Skip to content
Last updated

Run model responses asynchronously in the background, allowing your application to continue without waiting for completion.

Overview

Background mode enables you to submit a model response request and receive an immediate response with a tracking ID, while the actual processing happens asynchronously. This is ideal for:

  • Long-running generations
  • Batch processing workflows
  • Non-blocking UI experiences
  • Queue-based architectures

How It Works

  1. Submit Request: Send a POST request with background: true
  2. Receive ID: Get an immediate response with a unique response ID
  3. Check Status: Poll the status endpoint to monitor progress
  4. Retrieve Result: Fetch the completed response when ready

Basic Example

# Submit background request
curl https://api.aitronos.com/v1/model/response \
  -H "X-API-Key: $FREDDY_API_KEY" \
  -H "Content-Type: application/json" \
  -d '{
    "model": "gpt-4.1",
    "background": true,
    "inputs": [
      {
        "role": "user",
        "texts": [{"text": "Write a detailed article about AI"}]
      }
    ]
  }'

Response:

{
  "id": "resp_67ccd2bed1ec8190",
  "status": "queued",
  "created_at": 1741476542
}

Checking Status

Poll the status endpoint to monitor progress:

curl https://api.aitronos.com/v1/model/response/resp_67ccd2bed1ec8190 \
  -H "X-API-Key: $FREDDY_API_KEY"

Response (In Progress):

{
  "id": "resp_67ccd2bed1ec8190",
  "status": "in_progress",
  "created_at": 1741476542
}

Response (Completed):

{
  "id": "resp_67ccd2bed1ec8190",
  "status": "completed",
  "created_at": 1741476542,
  "completed_at": 1741476550,
  "output": [
    {
      "type": "message",
      "role": "assistant",
      "content": [
        {
          "type": "output_text",
          "text": "Here is a detailed article about AI..."
        }
      ]
    }
  ],
  "usage": {
    "input_tokens": 12,
    "output_tokens": 450,
    "total_tokens": 462
  }
}

Status Values

StatusDescription
queuedRequest received and queued for processing
in_progressCurrently being processed
completedSuccessfully completed
failedProcessing failed (see error details)
cancelledRequest was cancelled

Best Practices

Polling Interval

Don't poll too frequently.
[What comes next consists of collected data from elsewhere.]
$ cat config.mk
export PLATFORM = sky130hd
export DESIGN_NAME = spi_slave_cfg_flat
export DESIGN_NICKNAME = d
export VERILOG_FILES = /design/src/rtl/spi_slave_cfg_if.sv /design/src/rtl/spi_slave_cfg.sv /design/src/flat_wrapper.sv
export SDC_FILE = /design/constraint.sdc
export NUM_CORES = 1
export LEC_CHECK = 0
export BUFFER_PORTS_ARGS = -buffer_cell sky130_fd_sc_hd__buf_4
export CAP_MARGIN = 40
export CORE_ASPECT_RATIO = 1.5
export CORE_MARGIN = 3
export CORE_UTILIZATION = 30
export DETAILED_ROUTE_END_ITERATION = 10
export GPL_ROUTABILITY_DRIVEN = 0
export SLEW_MARGIN = 10
export SYNTH_ARGS = -nofsm -noshare
export SYNTH_HDL_FRONTEND = slang
export SYNTH_SLANG_ARGS = --single-unit
export TNS_END_PERCENT = 100
$ cat constraint.sdc
create_clock -name clk -period 1.7 [get_ports clk]
set_input_delay 0.17 -clock clk [delete_from_list [all_inputs] [get_ports clk]]
set_output_delay 0.17 -clock clk [all_outputs]
set_load 0.01 [all_outputs]
$ cat src/rtl/spi_slave_cfg_if.sv
// Bus bundle for spi_slave_cfg: SPI pins plus the tx holding-register and rx-word handshakes.
// tx_underrun exists only when SPI_SLAVE_TX_UNDERRUN_EN is defined.
interface spi_slave_cfg_if #(
    parameter int unsigned DATA_WIDTH = 8
) ();
    logic                  SCLK;
    logic                  MOSI;
    logic                  SS_n;
    logic                  MISO;
    logic [DATA_WIDTH-1:0] tx_data;
    logic                  tx_valid;
    logic                  tx_ready;
    logic [DATA_WIDTH-1:0] rx_data;
    logic                  rx_valid;
    logic                  busy;
`ifdef SPI_SLAVE_TX_UNDERRUN_EN
    logic                  tx_underrun;
`endif

    modport slave (
        input  SCLK, MOSI, SS_n, tx_data, tx_valid,
`ifdef SPI_SLAVE_TX_UNDERRUN_EN
        output tx_underrun,
`endif
        output MISO, tx_ready, rx_data, rx_valid, busy
    );

    modport master (
        output SCLK, MOSI, SS_n, tx_data, tx_valid,
`ifdef SPI_SLAVE_TX_UNDERRUN_EN
        input  tx_underrun,
`endif
        input  MISO, tx_ready, rx_data, rx_valid, busy
    );
endinterface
Recommended intervals:

  • Short tasks (<30s expected): Poll every 2-3 seconds
  • Medium tasks (30s-5min expected): Poll every 5-10 seconds
  • Long tasks (>5min expected): Poll every 30-60 seconds

Timeout Handling

Set reasonable timeouts based on your use case:

async function waitForCompletion(responseId, maxWaitTime = 300000) {
  const startTime = Date.now();
  
  while (Date.now() - startTime < maxWaitTime) {
    const status = await checkStatus(responseId);
    
    if (status.status === 'completed') {
      return status;
    }
    
    if (status.status === 'failed') {
      throw new Error('Response failed');
    }
    
    await new Promise(resolve => setTimeout(resolve, 5000)); // Wait 5s
  }
  
  throw new Error('Timeout waiting for response');
}

Webhooks (Coming Soon)

Instead of polling, you can register a webhook URL to receive notifications when processing completes.

Use Cases

Batch Processing

Process multiple requests in parallel:

const requests = ['prompt1', 'prompt2', 'prompt3'];
const responseIds = [];

// Submit all requests
for (const prompt of requests) {
  const response = await fetch('/v1/model/response', {
    method: 'POST',
    headers: { 'X-API-Key': apiKey },
    body: JSON.stringify({
      model: 'gpt-4.1',
      background: true,
      inputs: [{ role: 'user', texts: [{ text: prompt }] }]
    })
  });
  const data = await response.json();
  responseIds.push(data.id);
}

// Wait for all to complete
const results = await Promise.all(
  responseIds.map(id => waitForCompletion(id))
);

Non-Blocking UI

Keep your UI responsive while processing:

async function generateResponse(prompt) {
  // Submit background request
  const response = await submitBackgroundRequest(prompt);
  
  // Show loading state with ID
  showLoadingMessage(`Processing... (ID: ${response.id})`);
  
  // Poll for completion
  const result = await waitForCompletion(response.id);
  
  // Update UI with result
  displayResult(result);
}

Queue-Based Architecture

Integrate with your job queue:

from celery import Celery
import requests

app = Celery('tasks')

@app.task
def process_ai_response(prompt):
    # Submit background request
    response = requests.post(
        'https://api.aitronos.com/v1/model/response',
        headers={'Authorization': f'Bearer {api_key}'},
        json={
            'model': 'gpt-4.1',
            'background': True,
            'inputs': [{'role': 'user', 'texts': [{'text': prompt}]}]
        }
    )
    response_id = response.json()['id']
    
    # Store ID for status checking
    return response_id

Limitations

  • Maximum processing time: 30 minutes
  • Result retention: Results stored for 24 hours
  • Rate limits: Same as synchronous requests